<file path="config.mk">
export PLATFORM = sky130hd
export DESIGN_NAME = counter_bank
export DESIGN_NICKNAME = d
export VERILOG_FILES = /design/src/rtl/counter_bank_pkg.sv /design/src/rtl/tick_gen.sv /design/src/rtl/counter_bank.sv
export SDC_FILE = /design/constraint.sdc
export NUM_CORES = 1
export LEC_CHECK = 0
export CAP_MARGIN = 10
export CORE_MARGIN = 4
export CORE_UTILIZATION = 55
export DETAILED_ROUTE_END_ITERATION = 6
export PLACE_DENSITY = 0.76
export SLEW_MARGIN = 20
export SYNTH_ARGS = -nofsm -noshare
export SYNTH_HDL_FRONTEND = slang
export SYNTH_SLANG_ARGS = --single-unit
</file>
<file path="constraint.sdc">
create_clock -name clk -period 3.35 [get_ports clk]
set_input_delay 0.8375 -clock clk [delete_from_list [all_inputs] [get_ports clk]]
set_output_delay 0.8375 -clock clk [all_outputs]
set_load 0.02 [all_outputs]
</file>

──────────

_WHAT YOU SHOULD DO_. Locate the line that contains "export CORE_UTILIZATION = 55", then please quote it and every line after it to the end of the entries above, exactly and with nothing else.

_SOLUTION BELOW_.
export CORE_UTILIZATION = 55
export DETAILED_ROUTE_END_ITERATION = 6
export PLACE_DENSITY = 0.76
export SLEW_MARGIN = 20
export SYNTH_ARGS = -nofsm -noshare
export SYNTH_HDL_FRONTEND = slang
export SYNTH_SLANG_ARGS = --single-unit
</file>
<file path="constraint.sdc">
create_clock -name clk -period 3.35 [get_ports clk]
set_input_delay 0.8375 -clock clk [delete_from_list [all_inputs] [get_ports clk]]
set_output_delay 0.8375 -clock clk [all_outputs]
set_load 0.02 [all_outputs]
</file>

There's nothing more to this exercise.